Be The Very Best You
I praise you because I am fearfully and wonderfully made;
your works are wonderful,
I know that full well. -- Psalm 139:14 (NIV)
I know that full well. -- Psalm 139:14 (NIV)
“Why can’t you be like that?“ “Why can’t you do that?“ “Look how pretty she dresses. You should get her to help you.“ “Maybe if you worked harder you could get a job (or a man or a life) like that.”
Hurtful comments meant to sound helpful while slamming the other person as not being good enough. Why do some people incessantly need to “fix” or “change” the people around them?

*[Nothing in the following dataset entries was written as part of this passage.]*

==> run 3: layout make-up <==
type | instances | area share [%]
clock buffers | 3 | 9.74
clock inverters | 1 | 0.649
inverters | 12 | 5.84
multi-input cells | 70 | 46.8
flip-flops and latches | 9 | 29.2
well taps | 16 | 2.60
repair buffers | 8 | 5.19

Of course, I use the term people rather loosely. It seems that in every crowd there’s one person who does the bulk of the “fixing” and another who gets the brunt of the attacks. Every time I hear of another school shooting I wonder if the shooter was someone whom others thought needed fixing. I am not saying it’s okay. Obviously, it’s not. I just try to understand the depth of pain that would lead a kid to take a gun and kill other kids.
Maybe it’s something else. Someone once told me that when someone needs to fix or change those around them, it’s because they’re unhappy with themselves. I believe that. I do. It just doesn’t make the pain hurt any less.

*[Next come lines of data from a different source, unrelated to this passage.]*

**src/rtl/nand_ecc_pkg.sv**
```systemverilog
package nand_ecc_pkg;

    localparam int unsigned BYTE_W    = 8;
    localparam int unsigned CHUNK_LEN = 256;
    localparam int unsigned IDX_W     = $clog2(CHUNK_LEN);
    localparam int unsigned HALF_W    = IDX_W / 2;
    localparam int unsigned GRP_N     = $clog2(BYTE_W);
    localparam int unsigned COL_W     = 2 * GRP_N;

    typedef logic [BYTE_W-1:0] byte_t;
    typedef logic [IDX_W-1:0]  idx_t;

    typedef enum logic {
        ORDER_NORMAL  = 1'b0,
        ORDER_SWAPPED = 1'b1
    } ecc_order_e;

    // per-byte contribution
    typedef struct packed {
        logic             odd;
        logic [COL_W-1:0] col;
    } byte_term_t;

    // running state of one chunk
    typedef struct packed {
        idx_t             line_a;
        idx_t             line_b;
        logic [COL_W-1:0] col;
    } ecc_acc_t;

    typedef struct packed {
        byte_t first;
        byte_t second;
        byte_t colb;
    } ecc_code_t;

    // Bits of a byte whose index has bit 'grp' equal to 'pol'.
    function automatic byte_t group_mask(int grp, int pol);
        byte_t m;
        for (int k = 0; k < BYTE_W; k++) begin
            m[k] = (((k >> grp) & 1) == pol);
        end
        return m;
    endfunction

endpackage

```
**src/rtl/nand_ecc_colpar.sv**
```systemverilog
module nand_ecc_colpar
    import nand_ecc_pkg::*;
(
    input  byte_t      data_i,
    output byte_term_t term_o
);

    logic [COL_W-1:0] col_w;

    // one parity pair per address-bit group of the byte lanes
    for (genvar g = 0; g < GRP_N; g++) begin : g_grp
        for (genvar p = 0; p < 2; p++) begin : g_pol
            assign col_w[2*g+p] = ^(data_i & group_mask(g, p));
        end
    end

    assign term_o.col = col_w;
    assign term_o.odd = ^data_i;

endmodule

```
**src/rtl/nand_ecc_accum.sv**
```systemverilog
module nand_ecc_accum
    import nand_ecc_pkg::*;
(
    input  logic       clk,
    input  logic       rst,
    input  logic       start_i,
    input  logic       order_i,
    input  logic       valid_i,
    input  byte_term_t term_i,
    output ecc_acc_t   fin_acc_o,
    output logic       fin_o,
    output ecc_order_e order_o
);

    ecc_acc_t   acc_q;
    ecc_acc_t   acc_upd;
    idx_t       cnt_q;
    idx_t       idx;
    logic       active_q;
    logic       accept;
    ecc_order_e order_q;

    assign accept = (start_i || active_q) && valid_i;
    assign idx    = start_i ? '0 : cnt_q;

    always_comb begin
        acc_upd = start_i ? '0 : acc_q;
        if (accept) begin
            acc_upd.col = acc_upd.col ^ term_i.col;
            if (term_i.odd) begin
                acc_upd.line_a = acc_upd.line_a ^ idx;
                acc_upd.line_b = acc_upd.line_b ^ ~idx;
            end
        end
    end

    assign fin_o     = accept && (idx == idx_t'(CHUNK_LEN - 1));
    assign fin_acc_o = acc_upd;
    assign order_o   = order_q;

    always_ff @(posedge clk) begin
        if (rst) begin
            acc_q    <= '0;
            cnt_q    <= '0;
            active_q <= 1'b0;
            order_q  <= ORDER_NORMAL;
        end else begin
            if (start_i || accept) begin
                acc_q <= acc_upd;
                cnt_q <= accept ? idx_t'(idx + 1'b1) : '0;
            end
            if (start_i) begin
                order_q  <= ecc_order_e'(order_i);
                active_q <= ~fin_o;
            end else if (fin_o) begin
                active_q <= 1'b0;
            end
        end
    end


    idle_freeze_chk: assert property (@(posedge clk) disable iff (rst)
        (!active_q && !start_i) |=> ($stable(cnt_q) && $stable(acc_q)));

endmodule

```
**src/rtl/nand_ecc_pack.sv**
```systemverilog
module nand_ecc_pack
    import nand_ecc_pkg::*;
(
    input  logic       clk,
    input  logic       rst,
    input  logic       fin_i,
    input  ecc_acc_t   acc_i,
    input  ecc_order_e order_i,
    output ecc_code_t  code_o,
    output logic       done_o
);

    byte_t     hi_w;
    byte_t     lo_w;
    ecc_code_t code_q;
    logic      done_q;

    // interleave A/B pairs, A in the odd position
    for (genvar j = 0; j < HALF_W; j++) begin : g_ilv
        assign lo_w[2*j+1] = acc_i.line_a[j];
        assign lo_w[2*j]   = acc_i.line_b[j];
        assign hi_w[2*j+1] = acc_i.line_a[j+HALF_W];
        assign hi_w[2*j]   = acc_i.line_b[j+HALF_W];
    end

    always_ff @(posedge clk) begin
        if (rst) begin
            code_q <= '1;
            done_q <= 1'b0;
        end else begin
            done_q <= fin_i;
            if (fin_i) begin
                if (order_i == ORDER_SWAPPED) begin
                    code_q.first  <= ~lo_w;
                    code_q.second <= ~hi_w;
                end else begin
                    code_q.first  <= ~hi_w;
                    code_q.second <= ~lo_w;
                end
                code_q.colb <= {~acc_i.col, 2'b11};
            end
        end
    end

    assign code_o = code_q;
    assign done_o = done_q;

endmodule

```
**src/rtl/nand_ecc_gen.sv**
```systemverilog
module nand_ecc_gen
    import nand_ecc_pkg::*;
(
    input  logic       clk,
    input  logic       rst,
    input  logic       start_i,
    input  logic       byte_swap_i,
    input  logic       valid_i,
    input  logic [7:0] data_i,
    output logic [7:0] ecc0_o,
    output logic [7:0] ecc1_o,
    output logic [7:0] ecc2_o,
    output logic       done_o
);

    byte_term_t term;
    ecc_acc_t   fin_acc;
    logic       fin;
    ecc_order_e order;
    ecc_code_t  code;

    nand_ecc_colpar i_colpar (
        .data_i (data_i),
        .term_o (term)
    );

    nand_ecc_accum i_accum (
        .clk       (clk),
        .rst       (rst),
        .start_i   (start_i),
        .order_i   (byte_swap_i),
        .valid_i   (valid_i),
        .term_i    (term),
        .fin_acc_o (fin_acc),
        .fin_o     (fin),
        .order_o   (order)
    );

    nand_ecc_pack i_pack (
        .clk     (clk),
        .rst     (rst),
        .fin_i   (fin),
        .acc_i   (fin_acc),
        .order_i (order),
        .code_o  (code),
        .done_o  (done_o)
    );

    assign ecc0_o = code.first;
    assign ecc1_o = code.second;
    assign ecc2_o = code.colb;


    done_pulse_chk: assert property (@(posedge clk) disable iff (rst)
        done_o |=> !done_o);


    done_after_byte_chk: assert property (@(posedge clk) disable iff (rst)
        done_o |-> $past(valid_i));


    code_hold_chk: assert property (@(posedge clk) disable iff (rst)
        ($past(!rst) && !done_o) |-> $stable({ecc0_o, ecc1_o, ecc2_o}));


    col_tail_chk: assert property (@(posedge clk) disable iff (rst)
        ecc2_o[1:0] == 2'b11);

endmodule

```
**config.mk**
```make
export PLATFORM = sky130hd
export DESIGN_NAME = nand_ecc_gen
export DESIGN_NICKNAME = d
export VERILOG_FILES = /design/src/rtl/nand_ecc_pkg.sv /design/src/rtl/nand_ecc_colpar.sv /design/src/rtl/nand_ecc_accum.sv /design/src/rtl/nand_ecc_pack.sv /design/src/rtl/nand_ecc_gen.sv
export SDC_FILE = /design/constraint.sdc
export NUM_CORES = 1
export LEC_CHECK = 0
export BUFFER_PORTS_ARGS = -buffer_cell sky130_fd_sc_hd__buf_2
export CAP_MARGIN = 20
export CORE_ASPECT_RATIO = 0.9
export CORE_UTILIZATION = 35
export DETAILED_ROUTE_END_ITERATION = 16
export PLACE_DENSITY = 0.57
export SLEW_MARGIN = 20
export SYNTH_ARGS = -nofsm -noshare
export SYNTH_HDL_FRONTEND = slang
export SYNTH_SLANG_ARGS = --single-unit
```
**constraint.sdc**
```tcl
create_clock -name clk -period 2.6 [get_ports clk]
set_clock_uncertainty 0.05 [all_clocks]
set_input_delay 0.78 -clock clk [delete_from_list [all_inputs] [get_ports clk]]
set_output_delay 0.78 -clock clk [all_outputs]
set_load 0.01 [all_outputs]
```
# == Word-level counts from Yosys, hierarchy flattened ==
# Index checks and enable logic that the tools add are counted.
# op_classes
n_addsub,1
n_eq_ne,1
n_mux,8
n_bitwise,8
n_reduce_logical,12
# ops
op,n
$reduce_xor A8 Y1,7
$mux W22,2
$mux W16,2
$not A8 Y8,3
$mux W8,2
$xor A8 B8 Y8,2
$add A8 B1 Y8 const B,1
$eq A8 B8 Y1 const B,1
$not A6 Y6,1
$xor A6 B6 Y6,1
$logic_and A1 B1 Y1,2
$logic_or A1 B1 Y1,2
$mux W1,2
$reduce_bool A2 Y1,1
$not A1 Y1,1
# word_totals
ff_bits,55
input_bits,13
out_inout_bits,25
elab_cells,40

# == Depth between registers and ports, before layout ==
# Gate-level depths: netlist of the first run.
# depth
depth_word,7
ltp_mapped,8
depth_no_buf,6

# == Cells and area by module ==
# Synthesis of the first run repeated with hierarchy kept, for this count alone.
# hier_totals
cells_unflattened,324
hier_area_um2,2854.0
# by_module_without_submodules
module,instances,cells_per_inst,area_each_um2,seq_area_each_um2
nand_ecc_accum,1,208,1630.3,640.6
nand_ecc_pack,1,101,1069.8,460.4
nand_ecc_colpar,1,15,153.9,0.0

# == Worst setup path before layout of the first run ==
# No wires, ideal clock.
# synth_timing
kind,input to register
start,in data_i[4]
end,reg i_pack.code_q (netlist bit i_pack.code_o[13])
setup_ns,0.131
t_arrival_ns,2.129
required_time_ns,2.419
slack_ns,0.290
stages,7
n_path_buf,1
path_cell_list,xnor2_1 > xnor2_2 > xnor2_2 > buf_4 > or3_1 > a21oi_1 > o31ai_1
# synth_between
elab_chain_cells,5
elab_cells_between_ends,6
classes_between,mux (3); bitwise (2); reduce/logical (1)
# synth_lines
element,line_no,text
from (decl),nand_ecc_gen.sv:9,"input logic [7:0] data_i,"
$reduce_xor A8 Y1 *,nand_ecc_colpar.sv:18,assign term_o.odd = ^data_i;
$mux W16 *,nand_ecc_accum.sv:30,if (term_i.odd) begin
$mux W22 *,nand_ecc_accum.sv:28,if (accept) begin
$not A8 Y8 (on tied branches),"nand_ecc_pack.sv:38, nand_ecc_pack.sv:35",
$mux W16 *,nand_ecc_pack.sv:33,if (order_i == ORDER_SWAPPED) begin
to (decl),nand_ecc_pack.sv:15,ecc_code_t code_q;
# Every way passes the cells marked *; elsewhere a longest branch is shown, timed or not.
# A chain may end at the register's enable or synchronous reset.

# == Worst setup path in the final report of the first run ==
# layout_timing
start,in data_i[4]
end,reg i_pack.code_q (netlist bit i_pack.code_o[16])
# layout_between
elab_chain_cells,5
elab_cells_between_ends,6
classes_between,mux (3); bitwise (2); reduce/logical (1)
# layout_lines
element,line_no
$reduce_xor A8 Y1 *,nand_ecc_colpar.sv:18
$mux W16 *,nand_ecc_accum.sv:30
$mux W22 *,nand_ecc_accum.sv:28
$not A8 Y8 (on tied branches),"nand_ecc_pack.sv:37, nand_ecc_pack.sv:34"
$mux W16 *,nand_ecc_pack.sv:33
# Marks and branches as above.

==> results of run 1 <==
[per-stage QoR]
step	area, sq um	util, %	hold WS (ps)
after floorplan	2650	-	424
after global placement	2980	41.5	396
after detailed placement	2980	41.5	399
after CTS	3050	42.5	421
after global routing	3050	42.5	441
final	3050	42.5	416
[synth_stat cells (all sizes together), types with 3 or more instances]
| library cell | n |
|---|---|
| buf | 5 |
| a211oi | 6 |
| nor2 | 36 |
| xor2 | 6 |
| dfxtp | 55 |
| xnor2 | 24 |
| clkbuf | 17 |
| o311ai | 8 |
| or3 | 7 |
| nor2b | 10 |
| o31ai | 7 |
| nor3 | 8 |
| a21oi | 44 |
| nand3b | 7 |
| nand4 | 3 |
| nand2 | 32 |
| o211ai | 10 |
| o21ai | 11 |
[routing by layer]
metal | wire length, microns | vias to the layer above | global-route usage, %
met3 | 281 | 2 | 3.26
met1 | 2890 | 1054 | 22.6
met5 | 0 | - | 0
met2 | 2750 | 53 | 25.2
met4 | 35 | 0 | 3.78
li1 | - | 1175 | -
[flip-flops by register name, summed over array words and instances (netlist names)]
name,count
i_pack.done_o,1
i_pack.code_o,22
i_accum.active_q,1
i_accum.cnt_q,8
i_accum.acc_q,22
i_accum.order_o,1
[layout make-up]
type                    count  area, sq um  area share [%]
clock buffers               6         72.6            2.38
inverters                   1         3.75           0.123
multi-input cells         236         1450            47.5
flip-flops and latches     55         1100            36.1
well taps                  93          116            3.81
repair buffers             51          308            10.1
[cell families (layout without fill, tap and decap cells)]
group | after synthesis | count (layout)
compound gates | 89 | 89
xor+xnor | 30 | 30
buf+inv | 23 | 58
flops | 55 | 55
mux | 1 | 1
other cells | 1 | 2
simple gates | 114 | 114
[report_power, final]
part	total [mW]	leakage, nW	internal (mW)	switching (mW)
clock	0.439	0.0371	0.181	0.258
sequential	0.887	0.446	0.869	0.0180
combinational	0.335	0.578	0.134	0.201
[critical path, stage by stage]
cell	delay [ps]
buf_2	110
xnor2_1	240
xnor2_2	150
xnor2_2	180
buf_12	180
o311ai_1	440
nand2_1	110
a211oi_1	250
[worst max path at each step]
stage | slack (ps) | endpoint | cells after the start
after CTS | 330 | i_pack.code_o[8] | 8
after floorplan | 290 | i_pack.code_o[13] | 7
after detailed placement | 20 | i_pack.code_o[8] | 8
final | 330 | i_pack.code_o[16] | 8
after global routing | 180 | i_pack.code_o[16] | 8
after global placement | 50 | i_pack.code_o[8] | 8
[layout by cell type (no fill, tap or decap), types with 2 or more instances in the layout]
cell      synthesis  final
nor2b_1          10     10
a211oi_1          6      6
buf_2             1     35
a21oi_1          44     44
o211ai_1         10     10
xor2_1            6      6
or3_1             7      7
conb_1            1      2
nor3_1            8      8
nand2_1          32     32
o311ai_4          3      3
clkbuf_8          0      5
o311ai_1          4      4
nand3_1           2      2
nand3b_1          7      7
nor2_1           36     36
dfxtp_1          55     55
buf_4             3     15
or2_2             2      2
or4_1             2      2
o31ai_1           7      7
nand4_1           3      3
xnor2_2           3      3
and3_1            2      2
o21ai_1          11     11
xnor2_1          21     21
==> impl_metrics.prom, run 1 <==
# TYPE chip_impl_metric gauge
chip_impl_info{name="run_status",value="finished, final reports clean"} 1
chip_impl_metric{name="boundaryPins",unit=""} 38
chip_impl_metric{name="worst-r2r-setup-slack",unit="ps"} 650
chip_impl_metric{name="synth-compound-area-share",unit="%"} 22.7
chip_impl_metric{name="ctsResizeCount",unit=""} 0
chip_impl_metric{name="setup_viol",unit=""} 0
chip_impl_metric{name="timing_max_transition_violations_final",unit=""} 0
chip_impl_metric{name="fin_setup_tns",unit="ps"} 0
chip_impl_info{name="worstSetupEndpointType",value="register"} 1
chip_impl_metric{name="ff2ff_path_depth",unit=""} 6
chip_impl_metric{name="synthSimpleGateAreaFrac",unit="%"} 20.7
chip_impl_metric{name="core",unit="sq mm"} 0.00718
chip_impl_metric{name="detailedRoute.firstPassIterationCount",unit=""} 4
chip_impl_metric{name="die_h",unit="microns"} 84.5
chip_impl_metric{name="grt.total_usage",unit="%"} 16.1
chip_impl_metric{name="worst_skew_pair.late_latency",unit="ps"} 290
chip_impl_metric{name="post-place-cells",unit=""} 436
chip_impl_metric{name="synth_xor_area_share",unit="%"} 10.8
chip_impl_metric{name="post-place-ws",unit="ps"} 15.2
chip_impl_metric{name="gp_routability_congestion",unit=""} 0.746
chip_impl_metric{name="max_cap_violations",unit=""} 0
chip_impl_metric{name="cts_setup_buffers",unit=""} 0
chip_impl_metric{name="fmax",unit="MHz"} 440
chip_impl_metric{name="ir_worst_vdd",unit="V"} 0.000313
chip_impl_metric{name="total_power",unit="mW"} 1.66
chip_impl_metric{name="synthToLayoutAreaGrowth",unit="%"} 15.3
chip_impl_metric{name="layout.cells.non_filler",unit=""} 442
chip_impl_metric{name="die_area",unit="sq mm"} 0.00792
chip_impl_info{name="worstReg2RegStart",value="i_accum.cnt_q[4]"} 1
chip_impl_metric{name="whs_path_depth",unit=""} 2
chip_impl_metric{name="first_global_vias",unit=""} 2089
chip_impl_metric{name="drt-wirelength-per-cell",unit="microns"} 13.5
chip_impl_metric{name="cellPowerDensity",unit="mW/mm^2"} 544
chip_impl_info{name="synthDominantAreaCellType",value="dfxtp_1"} 1
chip_impl_metric{name="cts-buffers-inserted",unit=""} 5
chip_impl_metric{name="hold_buffers",unit=""} 0
chip_impl_metric{name="yosys_warnings",unit=""} 0
chip_impl_metric{name="htree_num_levels",unit=""} 2
chip_impl_metric{name="critical_path_peak_fanout",unit=""} 25
chip_impl_metric{name="synthDominantCellAreaShare",unit="%"} 41.6
chip_impl_info{name="dominantRegCellSynth",value="dfxtp_1"} 1
chip_impl_info{name="setup.worst_path.class",value="input port to register"} 1
chip_impl_info{name="cts_tree",value="yes"} 1
chip_impl_metric{name="io_buffer_count",unit=""} 35
chip_impl_metric{name="setup_ws",unit="ps"} 327
chip_impl_metric{name="synth_seq_cells",unit=""} 55
chip_impl_metric{name="cts.reportedPaths.clkPinSlew",unit="ps"} 90
chip_impl_metric{name="drt_wl_total",unit="microns"} 5950
chip_impl_metric{name="remaining_drc_errors",unit=""} 0
chip_impl_metric{name="critPathRequiredTime",unit="ps"} 2760
chip_impl_metric{name="antenna_cells",unit=""} 0
chip_impl_metric{name="fin_crit_sh",unit="%"} 87.4
chip_impl_info{name="synth.area.top_cells",value="dfxtp_1 42%, a21oi_1 8.3%, xnor2_1 6.9%"} 1
chip_impl_info{name="crit_path_start",value="data_i[4]"} 1
chip_impl_metric{name="static-leakage-power",unit="nW"} 1.06
chip_impl_metric{name="width_of_the_die",unit="microns"} 93.7
chip_impl_metric{name="placement_rows",unit=""} 29
chip_impl_info{name="hold_path.class",value="register to register"} 1
chip_impl_metric{name="synth.area.mux_share",unit="%"} 0.378
chip_impl_info{name="regToRegEndpoint",value="i_pack.code_o[23]"} 1
chip_impl_info{name="main_combinational_cell_family_by_area_after_synthesis",value="compound AO/OA/AOI/OAI gates"} 1
chip_impl_metric{name="yosysSeqAreaShare",unit="%"} 41.6
chip_impl_metric{name="initial_core_utilization",unit="%"} 36.9
chip_impl_metric{name="filler_cell_count",unit=""} 742
chip_impl_metric{name="synth_adder_area_share",unit="%"} 0
chip_impl_metric{name="hold_viol_final",unit=""} 0
chip_impl_metric{name="synthCells",unit=""} 313
chip_impl_metric{name="via_count",unit=""} 2284
chip_impl_metric{name="clk_sink_count",unit=""} 55
chip_impl_metric{name="clock_path_buffers",unit=""} 2
chip_impl_metric{name="synthesis.area",unit="sq mm"} 0.00265
chip_impl_metric{name="grt_max_degree",unit=""} 34
chip_impl_info{name="clk_root_buffer_cell",value="clkbuf_8"} 1
chip_impl_metric{name="drt-initial-drc-count",unit=""} 133
chip_impl_metric{name="async_reset_ff_share",unit="%"} 0
chip_impl_metric{name="postRouteAntennaNets",unit=""} 0
chip_impl_metric{name="nNetsFinal",unit=""} 363
chip_impl_metric{name="grt_antenna_before_repair",unit=""} 0
chip_impl_metric{name="number_of_enable_flip_flop_cells_after_synthesis",unit=""} 0
chip_impl_metric{name="detailed_place_hpwl",unit="microns"} 4290
chip_impl_info{name="hold-path-endpoint",value="i_pack.code_o[7]"} 1
chip_impl_metric{name="grt_remaining_overflow",unit=""} 0
chip_impl_info{name="grt_setup_unrepaired",value="false"} 1
chip_impl_metric{name="grt_pass1_wl",unit="microns"} 10100
chip_impl_info{name="cp-start-kind",value="input port"} 1
chip_impl_metric{name="critPathArrivalTime",unit="ps"} 2440
chip_impl_metric{name="layout-drive-gt1-share",unit="%"} 18.6
chip_impl_metric{name="post_synth_num_cell_types",unit=""} 36
chip_impl_info{name="hp_start",value="i_pack.code_o[7]"} 1
chip_impl_metric{name="synth_area_per_cell",unit="sq um"} 8.46
chip_impl_metric{name="min_period",unit="ps"} 2270
chip_impl_metric{name="drt-vias-per-instance",unit=""} 5.17
Power figures use the tool's default switching activity.
==> run 2: changes to the inputs <==
==> constraint.sdc (replaced) <==
create_clock -name clk -period 2.6 [get_ports clk]
set_clock_uncertainty 0.05 [all_clocks]
set_input_delay 0.13 -clock clk [delete_from_list [all_inputs] [get_ports clk]]
set_output_delay 0.13 -clock clk [all_outputs]
set_load 0.01 [all_outputs]
==> run 2 against run 1 <==
Compared with the run above: sequential cell count is the same; utilization decreased by 0.37 points; sequential share of layout area is 0.31 points higher; design area shrank 0.86%; die area unchanged; register-to-register slack worse by 220 ps; cell count is 0.23% lower; critical path depth down 1; non-clock buffer count fell by 3; maximum frequency rose by 4.6%; wire length up 3.6%; global-route usage up 0.83 points.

This Scripture reminds us that we are wonderfully made by a God who loves us. We were created in His image, each uniquely formed to reflect a wonderful light outward. Do we mess up sometimes? Absolutely. Are we sinners? Without a doubt. But we are also wonderful just the way we are.
Whenever a nasty comment heads my way, I instinctively want to lob an assault right back. I’m good at it too. I don’t say that proudly. It’s just that I’ve had a lot of experience over the years. I went from silent victim to pointed tongue defender. Pain has a way of bringing out the worst in us.
But God says to pray for those who harm us. To turn the other cheek. To forgive again and again. And so I try. I must, just as you must. Because otherwise the pain is too much and the built-up anger and resentment eats away at our souls. Then we’re no good to anybody, especially God.
These days I try really hard to take a deep breath when someone lobs an insult my way. I don’t want to let that person draw me in to that hateful place of anger and resentment. I try to either ignore it or diplomatically deflect their words. I tell myself their opinions really aren’t worth getting upset about.
God made me in His image. He created me to be the person that I am. And I’m going to do everything I can to be the very best me I can be. So should you. So should you.